A. EIGHT-HOUR LAW AS AUTHORIZING

OVERTIME

PAYMENT FOR

Section 3 of the Labor Law, as amended in 1909 and subsequent years, forbids the employment of any laborer upon public work in excess of eight hours, except in cases of extraordinary emergency, and stipulates the payment of the rate of wages prevailing in the locality where the work is being done for such eight hour day. A recent decision in the Court of Appeals interpretative of two earlier statutes, since superseded by section 3, is reproduced below because of the discussion of the questions of employment in excess of eight hours upon public work and compensation therefor, and of the status of a locktender on the Erie Canal and the effect of the acceptance by a public employee of a monthly salary on his claim for additional compensation:

WRIGHT V. STATE OF NEW YORK, 223 N. Y. 45 (Feb. 26, 1918). HOGAN, J. In the years 1893-1894, the season of navigation on the Erie Canal opened May first and closed December first. During the years stated, the claimant was appointed by the Superintendent of Public Works a locktender on the Erie Canal. His compensation was fixed by the Superintendent at $42.50 per month, which amount was paid to him at the end of each month during the two seasons and he receipted for the same on the monthly payrolls. During the two seasons there were two locktenders at the lock where claimant was employed, each one working twelve hours per day, seven days per week, that the canal might be continually open for navigation. Each locktender was ordered not to leave a lock until relieved by his successor.

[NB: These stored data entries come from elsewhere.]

--- src/tag_way.sv ---
// tag way.
// one way of tag storage. builds and writes entries with even parity,
// checks the parity of the entry read back and compares its tag with the
// tag held by the controller.

module tag_way (
  input  logic   clk,
  input  logic   rst,
  tag_way_if.way bus
);

  logic [tag_dir_pkg::entry_bits-1:0] rd_entry;
  logic [tag_dir_pkg::entry_bits-1:0] new_entry;
  logic [tag_dir_pkg::entry_bits-1:0] wr_entry;
  logic                               new_parity;
  logic                               stored_valid;
  logic [tag_dir_pkg::tag_bits-1:0]   stored_tag;
  logic                               parity_ok;

  // --------------------------------------------------------------------------
  // write side
  // --------------------------------------------------------------------------

  // the parity bit makes the xor over the whole entry zero.
  assign new_parity = ^{1'b1, bus.cmp_tag};
  assign new_entry  = {1'b1, bus.cmp_tag, new_parity};

  // clearing writes all zero, which also has even parity.
  assign wr_entry = bus.wr_clear ? '0 : new_entry;

  tag_ram #(
    .width (tag_dir_pkg::entry_bits),
    .depth (tag_dir_pkg::num_sets)
  ) ram_i (
    .clk     (clk),
    .rst     (rst),
    .rd_en   (bus.rd_en),
    .rd_addr (bus.rd_index),
    .rd_data (rd_entry),
    .wr_en   (bus.wr_en),
    .wr_addr (bus.wr_index),
    .wr_data (wr_entry)
  );

  // --------------------------------------------------------------------------
  // read side
  // --------------------------------------------------------------------------

  assign stored_valid = rd_entry[tag_dir_pkg::entry_bits-1];
  assign stored_tag   = rd_entry[tag_dir_pkg::entry_bits-2:1];
  assign parity_ok    = ~^rd_entry;

  // an entry with bad parity never hits, so the line is refetched.
  assign bus.hit         = stored_valid && parity_ok && (stored_tag == bus.cmp_tag);
  assign bus.entry_valid = stored_valid;
  assign bus.entry_tag   = stored_tag;
  assign bus.parity_err  = stored_valid && !parity_ok;

endmodule
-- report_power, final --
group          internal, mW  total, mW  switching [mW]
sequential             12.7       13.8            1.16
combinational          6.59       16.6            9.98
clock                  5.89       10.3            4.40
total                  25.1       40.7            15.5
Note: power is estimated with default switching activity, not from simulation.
==> src/data_service/ring_buffer.sv <==
// Word FIFO between host and data memory, head entry shown combinationally
`timescale 1ns/10ps

module ring_buffer import mpu_pkg::*; (
	input  logic                clock,
	input  logic                reset,
	input  logic                wr_en,
	input  word_t               wr_data,
	input  logic                rd_en,
	output word_t               rd_data,
	output logic                full,
	output logic                empty,
	output logic [buff_width:0] count
);

	word_t                 storage [buff_size];
	logic [buff_width-1:0] wr_ptr;
	logic [buff_width-1:0] rd_ptr;
	logic                  do_wr;
	logic                  do_rd;

	assign full    = count == (buff_width+1)'(buff_size);
	assign empty   = count == '0;
	assign do_wr   = wr_en & ~full;   // Drop writes into a full buffer
	assign do_rd   = rd_en & ~empty;
	assign rd_data = storage[rd_ptr];

	// Storage, no reset
	always_ff @(posedge clock) begin
		if (do_wr) begin
			storage[wr_ptr] <= wr_data;
		end
	end

	// Pointers wrap at buff_size
	always_ff @(posedge clock) begin
		if (reset) begin
			wr_ptr <= '0;
			rd_ptr <= '0;
			count  <= '0;
		end else begin
			if (do_wr) begin
				wr_ptr <= wr_ptr + 1'b1;
			end
			if (do_rd) begin
				rd_ptr <= rd_ptr + 1'b1;
			end
			case ({do_wr, do_rd})
				2'b10:   count <= count + 1'b1;
				2'b01:   count <= count - 1'b1;
				default: count <= count;  // Both or neither
			endcase
		end
	end

endmodule

==> config.mk <==
export PLATFORM = sky130hd
export DESIGN_NAME = data_service
export DESIGN_NICKNAME = d
export VERILOG_FILES = /design/src/common/mpu_pkg.sv /design/src/data_service/data_service.sv /design/src/data_service/ring_buffer.sv
export SDC_FILE = /design/constraint.sdc
export NUM_CORES = 1
export LEC_CHECK = 0
export ABC_AREA = 1
export BUFFER_PORTS_ARGS = -buffer_cell sky130_fd_sc_hd__buf_2
export CELL_PAD_IN_SITES_DETAIL_PLACEMENT = 0
export CELL_PAD_IN_SITES_GLOBAL_PLACEMENT = 2
export CORE_AREA = 2 2 261 263
export DETAILED_ROUTE_END_ITERATION = 10
export DIE_AREA = 0 0 263 265
export GPL_ROUTABILITY_DRIVEN = 1
export PLACE_DENSITY = 0.92
export SLEW_MARGIN = 25
export SYNTH_ARGS = -nofsm -noshare
export SYNTH_HDL_FRONTEND = slang
export SYNTH_HIERARCHICAL = 1
export SYNTH_SLANG_ARGS = --single-unit
==> constraint.sdc <==
create_clock -name clock -period 8.5 [get_ports clock]
set_input_delay 0.85 -clock clock [delete_from_list [all_inputs] [get_ports clock]]
set_output_delay 0.85 -clock clock [all_outputs]
set_load 0.02 [all_outputs]
<file path="config.mk">
export PLATFORM = sky130hd
export DESIGN_NAME = decode_stage
export DESIGN_NICKNAME = d
export VERILOG_FILES = /design/src/source/riscv_isa_pkg.sv /design/src/source/decode_pipe_pkg.sv /design/src/source/decode_operands.sv /design/src/source/decode_pc_tracker.sv /design/src/source/decode_stage.sv /design/src/source/decode_uop_decoder.sv
export SDC_FILE = /design/constraint.sdc
export NUM_CORES = 1
export LEC_CHECK = 0
export BUFFER_PORTS_ARGS = -buffer_cell sky130_fd_sc_hd__buf_4
export CELL_PAD_IN_SITES_DETAIL_PLACEMENT = 1
export CELL_PAD_IN_SITES_GLOBAL_PLACEMENT = 2
export CORE_AREA = 2 2 298 300
export DETAILED_ROUTE_END_ITERATION = 10
export DIE_AREA = 0 0 300 302
export PLACE_DENSITY = 0.47
export SLEW_MARGIN = 10
export SYNTH_ARGS = -nofsm -noshare
export SYNTH_HDL_FRONTEND = slang
export SYNTH_SLANG_ARGS = --single-unit
</file>
<file path="constraint.sdc">
create_clock -name g_clk -period 10.3 [get_ports g_clk]
set_clock_uncertainty 0.15 [all_clocks]
set_input_delay 2.575 -clock g_clk [delete_from_list [all_inputs] [get_ports g_clk]]
set_output_delay 2.575 -clock g_clk [all_outputs]
set_load 0.01 [all_outputs]
</file>
===== src/common/rename_pkg.sv =====
`default_nettype none

package rename_pkg;

    localparam int FL_DEPTH      = 128;
    localparam int ARCH_REGS     = 32;
    localparam int FL_RESET_BASE = 32; // first tag past the initial arch mapping

    // physical register tag
    typedef logic [7:0] tag_t;

    // architectural register index
    typedef logic [$clog2(ARCH_REGS)-1:0] arch_t;

    // free list ring index, wraps at FL_DEPTH
    typedef logic [$clog2(FL_DEPTH)-1:0] fl_idx_t;

endpackage

`default_nettype wire

===== src/common/ckpt_pkg.sv =====
`default_nettype none

package ckpt_pkg;

    import rename_pkg::*;

    localparam int CKPT_PAGES = 8;

    typedef logic [$clog2(CKPT_PAGES)-1:0] page_t;

    typedef enum logic {
        REGION_RAT = 1'b0,
        REGION_FL  = 1'b1
    } ckpt_region_e;

    // whole ring plus head, 1031 bits
    typedef struct packed {
        tag_t [FL_DEPTH-1:0] ring;
        fl_idx_t             head;
    } fl_snap_t;

    typedef struct packed {
        tag_t [ARCH_REGS-1:0] map;
    } rat_snap_t;

    typedef struct packed {
        logic         valid;
        logic         write; // 1 = save, 0 = read back
        ckpt_region_e region;
        page_t        page;
    } ckpt_req_t;

endpackage

`default_nettype wire


===== src/rat/rat_table.sv =====
`timescale 1ns/10ps
`default_nettype none

module rat_table
    import rename_pkg::*, ckpt_pkg::*;
(
    input  wire logic      clk,
    input  wire logic      arst_n,
    input  wire logic      flush,
    input  wire logic      rename_ok,
    input  wire arch_t     rename_arch,
    input  wire tag_t      head_tag,
    output tag_t           cur_tag,
    output rat_snap_t      rat_snap,
    input  wire rat_snap_t rd_rat,
    input  wire logic      load_rat,
    output tag_t           prev_tag,
    output logic           rename_done
);

    typedef tag_t [ARCH_REGS-1:0] map_t;

    map_t map;

    // identity mapping, arch reg i lives in tag i
    function automatic map_t base_map();
        map_t m;
        for (int i = 0; i < ARCH_REGS; i++) begin
            m[i] = tag_t'(i);
        end
        return m;
    endfunction

    assign cur_tag      = map[rename_arch]; // tag about to be displaced
    assign rat_snap.map = map;

    always_ff @(posedge clk or negedge arst_n) begin
        if (!arst_n) begin
            map <= base_map();
        end else if (flush) begin
            map <= base_map();
        end else if (load_rat) begin
            map <= rd_rat.map;
        end else if (rename_ok) begin
            map[rename_arch] <= head_tag;
        end
    end

    always_ff @(posedge clk or negedge arst_n) begin
        if (!arst_n) begin
            rename_done <= 1'b0;
        end else if (flush) begin
            rename_done <= 1'b0;
        end else begin
            rename_done <= rename_ok;
        end
    end

    always_ff @(posedge clk) begin
        if (rename_ok) begin
            prev_tag <= cur_tag;
        end
    end

endmodule

`default_nettype wire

April 25, 1895, claimant duly filed a claim against the State for four hours' extra service performed by him daily during the two seasons, aggregating in amount $297.50. The claim was not tried until March, 1916. In September, 1916, judgment was entered in favor of claimant for the amount claimed, which upon appeal by the State was modified by the Appellate Division by reducing the recovery to the sum of $144.25, the amount due for services from and after May 10, 1894, and, as thus modified, affirmed. Both parties appeal to this court.

The statute of 1870 provided by section 1 that eight hours shall constitute a legal day's work for all classes of mechanics, workingmen and laborers excepting those engaged in farm and domestic labor. Section 2 made applicable the law to mechanics, workingmen and laborers employed by the State. The Court of Claims construed the law of 1870 as sufficient to permit claimant to recover for the season of 1893. The Appellate Division followed the decision of McCarthy v. Mayor, etc., of N. Y. (96 N. Y. 1), and held to the contrary.